With her Scottish accent and firm foothold in Australian agriculture, precision agriculture specialist Siobhan Lynch holds the ‘Choose to Challenge’ theme of this year’s International Women’s Day, on 8 March, close to her heart.
Although Cervus Equipment‘s first female Integrated Solutions Manager may have grown up in suburban Dunfermline in Scotland, travelling around Australia as a backpacker from 2011 to 2012 gave Siobhan a taste of farming which she turned into an exciting career in agriculture. She said:
“The farm work opened up a whole new world for me as I had no experience whatsoever in agriculture previously.”
“It granted me an understanding of farming and gave me hands-on experience operating machines.”
After finishing off her rural visa requirements, Siobhan was working in a country pub when she was approached by a John Deere dealership manager who said she would be the right fit for a precision agriculture role. She recalls:
“I joked at the time I had met many farmers working behind the bar, so I probably knew more about what they wanted in their schooners than what equipment was in their sheds.”
But with her formal qualifications in Geographic Information Systems (GIS) – from her geography degree – the offer piqued her interest and she grasped the opportunity.
She rapidly climbed the ranks of the heavy machinery sector, from starting out at a John Deere dealership in the wheat belt of Western Australia to now overseeing 16 Cervus Equipment branches across Australia and New Zealand from her Melbourne base. Siobhan said:
“I think there is a misconception the people who work in agriculture are mostly men living in rural or remote areas, but I am living proof the industry operates from right across the country and into metropolitan areas.”
“There is a diverse range of jobs available in agriculture and women are thriving in them.”
Passion for precision
Siobhan’s robust knowledge of current and emerging John Deere technology is vital for her role supporting the branches to smoothly implement precision agriculture tech across their vast customer base. She said:
“Precision agriculture is constantly evolving, its innovative and has endless opportunities.”
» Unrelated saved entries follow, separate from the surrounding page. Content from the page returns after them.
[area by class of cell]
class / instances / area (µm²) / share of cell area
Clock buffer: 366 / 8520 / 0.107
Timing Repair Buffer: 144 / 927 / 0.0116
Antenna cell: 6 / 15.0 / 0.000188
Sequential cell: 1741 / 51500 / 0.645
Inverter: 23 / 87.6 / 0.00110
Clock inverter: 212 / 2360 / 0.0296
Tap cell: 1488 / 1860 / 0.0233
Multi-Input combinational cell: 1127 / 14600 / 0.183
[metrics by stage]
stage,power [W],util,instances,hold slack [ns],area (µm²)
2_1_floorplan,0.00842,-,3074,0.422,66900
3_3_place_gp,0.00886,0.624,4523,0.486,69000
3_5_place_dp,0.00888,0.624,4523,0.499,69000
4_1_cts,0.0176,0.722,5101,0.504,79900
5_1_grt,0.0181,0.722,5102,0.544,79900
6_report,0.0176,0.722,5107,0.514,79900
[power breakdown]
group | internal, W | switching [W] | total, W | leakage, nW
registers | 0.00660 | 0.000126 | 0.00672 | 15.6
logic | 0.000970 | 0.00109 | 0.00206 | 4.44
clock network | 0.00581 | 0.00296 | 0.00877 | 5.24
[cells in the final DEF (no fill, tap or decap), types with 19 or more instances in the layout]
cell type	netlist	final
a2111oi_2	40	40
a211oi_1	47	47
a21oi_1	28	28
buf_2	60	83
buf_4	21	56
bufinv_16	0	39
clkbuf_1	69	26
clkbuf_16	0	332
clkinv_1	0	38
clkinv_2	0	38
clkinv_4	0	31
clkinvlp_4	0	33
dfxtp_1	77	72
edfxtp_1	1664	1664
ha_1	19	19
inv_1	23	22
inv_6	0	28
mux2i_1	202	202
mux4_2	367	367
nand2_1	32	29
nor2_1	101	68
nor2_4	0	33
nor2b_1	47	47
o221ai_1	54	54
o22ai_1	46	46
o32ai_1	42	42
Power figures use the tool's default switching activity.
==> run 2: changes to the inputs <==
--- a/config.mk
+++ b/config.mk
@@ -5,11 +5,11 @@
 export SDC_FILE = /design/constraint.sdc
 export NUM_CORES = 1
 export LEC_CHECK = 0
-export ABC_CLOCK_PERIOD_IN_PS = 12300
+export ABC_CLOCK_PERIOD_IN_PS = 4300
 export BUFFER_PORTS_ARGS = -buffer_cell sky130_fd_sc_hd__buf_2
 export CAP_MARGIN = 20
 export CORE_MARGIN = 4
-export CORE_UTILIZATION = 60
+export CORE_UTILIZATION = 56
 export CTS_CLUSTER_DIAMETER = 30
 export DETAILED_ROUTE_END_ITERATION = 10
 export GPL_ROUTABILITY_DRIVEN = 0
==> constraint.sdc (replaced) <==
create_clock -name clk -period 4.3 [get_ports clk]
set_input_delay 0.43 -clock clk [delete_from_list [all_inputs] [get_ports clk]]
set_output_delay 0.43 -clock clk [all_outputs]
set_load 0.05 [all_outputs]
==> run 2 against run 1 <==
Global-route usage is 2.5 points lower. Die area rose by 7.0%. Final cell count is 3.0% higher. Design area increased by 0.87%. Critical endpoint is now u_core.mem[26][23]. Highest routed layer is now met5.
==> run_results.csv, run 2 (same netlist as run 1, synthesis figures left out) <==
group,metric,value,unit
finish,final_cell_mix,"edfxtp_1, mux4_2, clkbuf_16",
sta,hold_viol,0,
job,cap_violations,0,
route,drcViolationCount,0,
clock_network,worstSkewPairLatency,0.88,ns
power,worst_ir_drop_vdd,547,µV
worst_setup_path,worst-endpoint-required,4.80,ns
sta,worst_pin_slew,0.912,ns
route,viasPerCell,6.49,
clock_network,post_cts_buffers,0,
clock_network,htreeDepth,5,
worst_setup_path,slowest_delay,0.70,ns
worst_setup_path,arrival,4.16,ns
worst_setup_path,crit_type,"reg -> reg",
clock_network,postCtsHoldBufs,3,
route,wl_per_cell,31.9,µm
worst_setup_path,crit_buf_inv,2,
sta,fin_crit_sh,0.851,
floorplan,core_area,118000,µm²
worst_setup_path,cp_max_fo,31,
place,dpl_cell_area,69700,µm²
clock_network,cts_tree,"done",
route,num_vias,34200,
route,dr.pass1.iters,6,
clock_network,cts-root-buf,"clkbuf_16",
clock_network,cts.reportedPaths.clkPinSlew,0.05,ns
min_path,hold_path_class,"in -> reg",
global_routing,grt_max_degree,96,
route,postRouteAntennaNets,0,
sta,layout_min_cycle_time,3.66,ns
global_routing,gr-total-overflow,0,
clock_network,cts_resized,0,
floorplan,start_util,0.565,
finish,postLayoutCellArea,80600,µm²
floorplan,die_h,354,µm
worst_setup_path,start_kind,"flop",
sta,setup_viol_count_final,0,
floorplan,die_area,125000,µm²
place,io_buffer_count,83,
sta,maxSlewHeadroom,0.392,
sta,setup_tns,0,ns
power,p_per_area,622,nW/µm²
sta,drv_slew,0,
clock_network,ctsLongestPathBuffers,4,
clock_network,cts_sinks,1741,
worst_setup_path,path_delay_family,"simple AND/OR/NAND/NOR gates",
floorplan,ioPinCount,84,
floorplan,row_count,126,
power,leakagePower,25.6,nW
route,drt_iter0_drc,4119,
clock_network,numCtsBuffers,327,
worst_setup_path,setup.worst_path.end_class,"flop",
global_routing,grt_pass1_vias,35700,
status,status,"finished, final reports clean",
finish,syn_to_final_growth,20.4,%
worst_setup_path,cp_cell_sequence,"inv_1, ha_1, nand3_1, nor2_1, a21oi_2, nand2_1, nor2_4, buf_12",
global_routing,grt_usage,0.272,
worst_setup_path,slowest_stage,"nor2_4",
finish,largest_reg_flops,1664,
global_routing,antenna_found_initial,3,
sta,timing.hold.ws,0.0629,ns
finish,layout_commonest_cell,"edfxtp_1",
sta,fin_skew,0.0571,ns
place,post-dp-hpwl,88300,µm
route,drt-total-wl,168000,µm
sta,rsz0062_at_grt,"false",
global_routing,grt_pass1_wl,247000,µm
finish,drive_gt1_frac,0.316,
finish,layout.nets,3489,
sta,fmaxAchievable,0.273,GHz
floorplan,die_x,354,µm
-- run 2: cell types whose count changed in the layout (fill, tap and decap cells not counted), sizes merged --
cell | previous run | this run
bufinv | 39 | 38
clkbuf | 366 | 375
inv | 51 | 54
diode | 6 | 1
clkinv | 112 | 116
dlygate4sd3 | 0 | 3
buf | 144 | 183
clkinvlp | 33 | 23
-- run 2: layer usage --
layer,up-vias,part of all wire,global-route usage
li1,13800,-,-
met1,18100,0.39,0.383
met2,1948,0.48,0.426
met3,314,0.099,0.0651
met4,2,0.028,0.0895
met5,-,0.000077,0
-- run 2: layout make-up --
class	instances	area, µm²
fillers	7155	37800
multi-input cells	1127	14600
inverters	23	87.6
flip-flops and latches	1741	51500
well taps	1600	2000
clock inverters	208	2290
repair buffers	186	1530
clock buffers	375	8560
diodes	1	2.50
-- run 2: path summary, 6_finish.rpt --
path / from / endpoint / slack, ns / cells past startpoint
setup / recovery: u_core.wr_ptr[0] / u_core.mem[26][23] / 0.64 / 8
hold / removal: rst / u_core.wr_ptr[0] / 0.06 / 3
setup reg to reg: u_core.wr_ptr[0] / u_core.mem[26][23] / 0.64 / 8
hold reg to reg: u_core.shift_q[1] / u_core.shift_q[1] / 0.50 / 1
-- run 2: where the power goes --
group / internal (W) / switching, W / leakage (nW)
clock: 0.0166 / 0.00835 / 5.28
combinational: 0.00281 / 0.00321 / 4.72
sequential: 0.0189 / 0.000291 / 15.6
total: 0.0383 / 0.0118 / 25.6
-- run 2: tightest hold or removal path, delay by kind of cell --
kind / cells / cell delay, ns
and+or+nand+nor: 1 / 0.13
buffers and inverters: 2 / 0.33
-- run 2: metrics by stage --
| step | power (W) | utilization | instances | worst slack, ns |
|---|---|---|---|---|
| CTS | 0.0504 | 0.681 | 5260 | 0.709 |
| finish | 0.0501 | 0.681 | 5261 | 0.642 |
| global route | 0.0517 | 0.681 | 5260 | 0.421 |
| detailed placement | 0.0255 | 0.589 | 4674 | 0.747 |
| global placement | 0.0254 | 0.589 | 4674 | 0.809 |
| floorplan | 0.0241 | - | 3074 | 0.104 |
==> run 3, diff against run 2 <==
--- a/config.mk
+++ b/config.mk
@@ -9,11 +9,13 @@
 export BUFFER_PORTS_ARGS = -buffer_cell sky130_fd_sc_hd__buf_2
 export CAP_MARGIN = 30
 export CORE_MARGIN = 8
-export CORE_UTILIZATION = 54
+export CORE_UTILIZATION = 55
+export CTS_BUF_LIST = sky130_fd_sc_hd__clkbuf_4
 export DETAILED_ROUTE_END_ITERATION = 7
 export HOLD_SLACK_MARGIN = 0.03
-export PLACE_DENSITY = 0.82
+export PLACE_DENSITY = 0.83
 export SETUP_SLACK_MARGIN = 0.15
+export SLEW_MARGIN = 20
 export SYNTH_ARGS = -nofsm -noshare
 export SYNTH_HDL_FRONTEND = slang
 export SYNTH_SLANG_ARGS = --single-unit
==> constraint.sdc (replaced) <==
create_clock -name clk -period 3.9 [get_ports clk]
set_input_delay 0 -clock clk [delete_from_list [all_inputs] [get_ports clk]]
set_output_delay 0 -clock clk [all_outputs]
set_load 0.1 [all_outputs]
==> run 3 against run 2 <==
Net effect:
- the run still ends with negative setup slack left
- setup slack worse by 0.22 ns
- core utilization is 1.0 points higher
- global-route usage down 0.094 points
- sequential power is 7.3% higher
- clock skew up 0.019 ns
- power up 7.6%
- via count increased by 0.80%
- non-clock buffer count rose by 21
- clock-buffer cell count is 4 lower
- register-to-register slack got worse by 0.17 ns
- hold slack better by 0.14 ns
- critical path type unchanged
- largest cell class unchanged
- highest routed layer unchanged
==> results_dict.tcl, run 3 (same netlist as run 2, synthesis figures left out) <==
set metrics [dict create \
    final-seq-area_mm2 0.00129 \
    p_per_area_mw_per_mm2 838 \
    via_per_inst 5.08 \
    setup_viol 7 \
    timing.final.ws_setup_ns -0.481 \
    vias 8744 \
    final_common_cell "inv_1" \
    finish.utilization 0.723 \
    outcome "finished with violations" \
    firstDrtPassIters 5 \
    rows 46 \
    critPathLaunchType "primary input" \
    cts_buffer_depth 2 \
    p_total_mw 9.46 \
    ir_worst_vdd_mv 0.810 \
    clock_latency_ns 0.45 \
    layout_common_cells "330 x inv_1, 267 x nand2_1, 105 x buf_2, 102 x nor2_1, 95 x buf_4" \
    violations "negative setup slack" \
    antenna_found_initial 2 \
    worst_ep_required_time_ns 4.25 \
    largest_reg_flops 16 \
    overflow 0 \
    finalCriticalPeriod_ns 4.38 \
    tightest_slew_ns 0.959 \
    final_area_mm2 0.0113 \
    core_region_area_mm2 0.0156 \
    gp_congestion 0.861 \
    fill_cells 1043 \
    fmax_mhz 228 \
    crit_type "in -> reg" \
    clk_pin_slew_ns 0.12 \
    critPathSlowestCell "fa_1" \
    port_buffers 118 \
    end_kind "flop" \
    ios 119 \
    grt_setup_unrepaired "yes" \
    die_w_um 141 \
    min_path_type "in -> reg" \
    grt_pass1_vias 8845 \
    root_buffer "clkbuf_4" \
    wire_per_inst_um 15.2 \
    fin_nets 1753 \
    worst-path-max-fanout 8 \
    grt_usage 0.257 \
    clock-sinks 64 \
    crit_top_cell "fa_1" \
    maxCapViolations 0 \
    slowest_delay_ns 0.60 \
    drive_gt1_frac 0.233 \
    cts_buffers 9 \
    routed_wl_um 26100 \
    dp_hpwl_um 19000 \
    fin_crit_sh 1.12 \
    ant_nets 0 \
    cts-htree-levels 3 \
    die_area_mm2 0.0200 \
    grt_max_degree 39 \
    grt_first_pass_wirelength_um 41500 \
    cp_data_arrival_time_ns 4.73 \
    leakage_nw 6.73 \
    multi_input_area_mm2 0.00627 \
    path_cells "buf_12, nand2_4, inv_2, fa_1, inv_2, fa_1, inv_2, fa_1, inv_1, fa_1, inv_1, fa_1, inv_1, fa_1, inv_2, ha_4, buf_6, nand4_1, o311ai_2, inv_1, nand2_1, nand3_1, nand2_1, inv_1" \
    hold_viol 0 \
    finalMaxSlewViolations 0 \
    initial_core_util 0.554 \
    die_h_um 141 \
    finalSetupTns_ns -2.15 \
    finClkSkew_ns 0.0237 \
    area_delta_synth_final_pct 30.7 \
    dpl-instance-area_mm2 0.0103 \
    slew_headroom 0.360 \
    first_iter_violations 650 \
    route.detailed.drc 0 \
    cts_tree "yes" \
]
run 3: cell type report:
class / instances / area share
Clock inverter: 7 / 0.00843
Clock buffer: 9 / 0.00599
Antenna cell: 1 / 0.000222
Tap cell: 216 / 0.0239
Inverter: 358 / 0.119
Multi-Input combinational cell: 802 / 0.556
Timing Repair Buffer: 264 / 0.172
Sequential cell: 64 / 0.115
==> src/rtl/ped_crossing_ctrl_v2.sv <==
// Pedestrian crossing controller: timed car/pedestrian phases, request latch,
// flashing pedestrian clearance and an unattended flashing-yellow night mode.
module ped_crossing_ctrl_v2 #(
    parameter int unsigned T_MIN_GREEN  = 500000000,
    parameter int unsigned T_YELLOW     = 100000000,
    parameter int unsigned T_PED_GREEN  = 200000000,
    parameter int unsigned T_PED_FLASH  = 100000000,
    parameter int unsigned T_RED_YELLOW = 100000000,
    parameter int unsigned FLASH_HALF   = 25000000,
    parameter int unsigned CNT_W        = 30
) (
    input  logic       clk,
    input  logic       rst,
    input  logic       ped_btn,
    input  logic       night_mode,
    output logic       road_red,
    output logic       road_yellow,
    output logic       road_green,
    output logic       ped_red,
    output logic       ped_green,
    output logic       ped_wait,
    output logic [2:0] debug_state
);

    typedef enum logic [2:0] {
        CARS_GREEN      = 3'd0,
        CARS_YELLOW     = 3'd1,
        PED_GREEN       = 3'd2,
        PED_FLASH       = 3'd3,
        CARS_RED_YELLOW = 3'd4,
        NIGHT           = 3'd5
    } state_t;

    localparam logic [CNT_W-1:0] MG_LAST = CNT_W'(T_MIN_GREEN - 1);
    localparam logic [CNT_W-1:0] Y_LAST  = CNT_W'(T_YELLOW - 1);
    localparam logic [CNT_W-1:0] PG_LAST = CNT_W'(T_PED_GREEN - 1);
    localparam logic [CNT_W-1:0] PF_LAST = CNT_W'(T_PED_FLASH - 1);
    localparam logic [CNT_W-1:0] RY_LAST = CNT_W'(T_RED_YELLOW - 1);
    localparam logic [CNT_W-1:0] FH_LAST = CNT_W'(FLASH_HALF - 1);
    localparam logic [CNT_W-1:0] ONE     = CNT_W'(1);

    state_t           state, state_next;
    logic [CNT_W-1:0] timer, timer_next;
    logic [CNT_W-1:0] fcnt, fcnt_next;
    logic             req, req_next;
    logic             flash, flash_next;
    logic             changed;
    logic             rr_n, ry_n, rg_n, pr_n, pg_n;

    always_comb begin
        state_next = state;
        case (state)
            CARS_GREEN: begin
                if (night_mode)
                    state_next = NIGHT;
                else if (req && timer == MG_LAST)
                    state_next = CARS_YELLOW;
            end
            CARS_YELLOW:     if (timer == Y_LAST)  state_next = PED_GREEN;
            PED_GREEN:       if (timer == PG_LAST) state_next = PED_FLASH;
            PED_FLASH:       if (timer == PF_LAST) state_next = CARS_RED_YELLOW;
            CARS_RED_YELLOW: if (timer == RY_LAST) state_next = CARS_GREEN;
            NIGHT:           if (!night_mode)      state_next = CARS_RED_YELLOW;
            default:         state_next = CARS_GREEN;
        endcase
    end

    always_comb begin
        changed = (state_next != state);

        // Green holds at its last count so a late request leaves on the next edge.
        timer_next = timer + ONE;
        if (changed)
            timer_next = '0;
        else if (state == CARS_GREEN && timer == MG_LAST)
            timer_next = timer;

        req_next = req;
        if (changed && (state_next == PED_GREEN || state_next == NIGHT))
            req_next = 1'b0;
        else if (ped_btn && (state inside {CARS_GREEN, CARS_YELLOW, PED_FLASH, CARS_RED_YELLOW}))
            req_next = 1'b1;

        fcnt_next  = fcnt;
        flash_next = flash;
        if (changed && (state_next == PED_FLASH || state_next == NIGHT)) begin
            fcnt_next  = '0;
            flash_next = 1'b1;
        end else if (state == PED_FLASH || state == NIGHT) begin
            if (fcnt == FH_LAST) begin
                fcnt_next  = '0;
                flash_next = ~flash;
            end else begin
                fcnt_next = fcnt + ONE;
            end
        end
    end

    // Lamps are decoded from the next state and registered with it, so they
    // carry no extra latency and cannot glitch across a phase boundary.
    always_comb begin
        rr_n = 1'b0;
        ry_n = 1'b0;
        rg_n = 1'b0;
        pr_n = 1'b0;
        pg_n = 1'b0;
        case (state_next)
            CARS_GREEN:      begin rg_n = 1'b1; pr_n = 1'b1; end
            CARS_YELLOW:     begin ry_n = 1'b1; pr_n = 1'b1; end
            PED_GREEN:       begin rr_n = 1'b1; pg_n = 1'b1; end
            PED_FLASH:       begin rr_n = 1'b1; pg_n = flash_next; end
            CARS_RED_YELLOW: begin rr_n = 1'b1; ry_n = 1'b1; pr_n = 1'b1; end
            NIGHT:           ry_n = flash_next;
            default:         begin rg_n = 1'b1; pr_n = 1'b1; end
        endcase
    end

    always_ff @(posedge clk or posedge rst) begin
        if (rst) begin
            state       <= CARS_GREEN;
            timer       <= '0;
            fcnt        <= '0;
            req         <= 1'b0;
            flash       <= 1'b0;
            road_red    <= 1'b0;
            road_yellow <= 1'b0;
            road_green  <= 1'b1;
            ped_red     <= 1'b1;
            ped_green   <= 1'b0;
        end else begin
            state       <= state_next;
            timer       <= timer_next;
            fcnt        <= fcnt_next;
            req         <= req_next;
            flash       <= flash_next;
            road_red    <= rr_n;
            road_yellow <= ry_n;
            road_green  <= rg_n;
            ped_red     <= pr_n;
            ped_green   <= pg_n;
        end
    end

    assign ped_wait    = req;
    assign debug_state = state;

endmodule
“It’s rewarding for me to see this technology adopted by farmers working across a range of agricultural commodities as it creates instant value for their business.”
“The benefit can be simply saving farmers time – for example through a system called Connected Support which means we can fix an issue without having to travel out to their farm – or it can be saving them money as technology can maximise the use of inputs.”
Reflecting on her career path in the male-dominated machinery and agriculture sector, Siobhan noted there had only been one instance when her gender was questioned. Ms Lynch said:
“I was once asked why a woman would be working in machinery sales, and my response was ‘well, why not?”
Ms Lynch believes the number of women entering the machinery sector will inevitably expand. She said:
“I really feel careers in agriculture are not promoted well enough for young people leaving school and there are misconceptions deterring people from entering the industry.”
She’s keen to overturn these misconceptions about her chosen industry.
“For instance, we will soon have an apprenticeship recruitment drive and when people think of a dealership technician, they are picturing a diesel fitter, doing dirty and heavy work under a big machine.”
“But in reality, our technicians have so much technology at their fingertips and often the first step of repair is completed behind the screen of a computer.”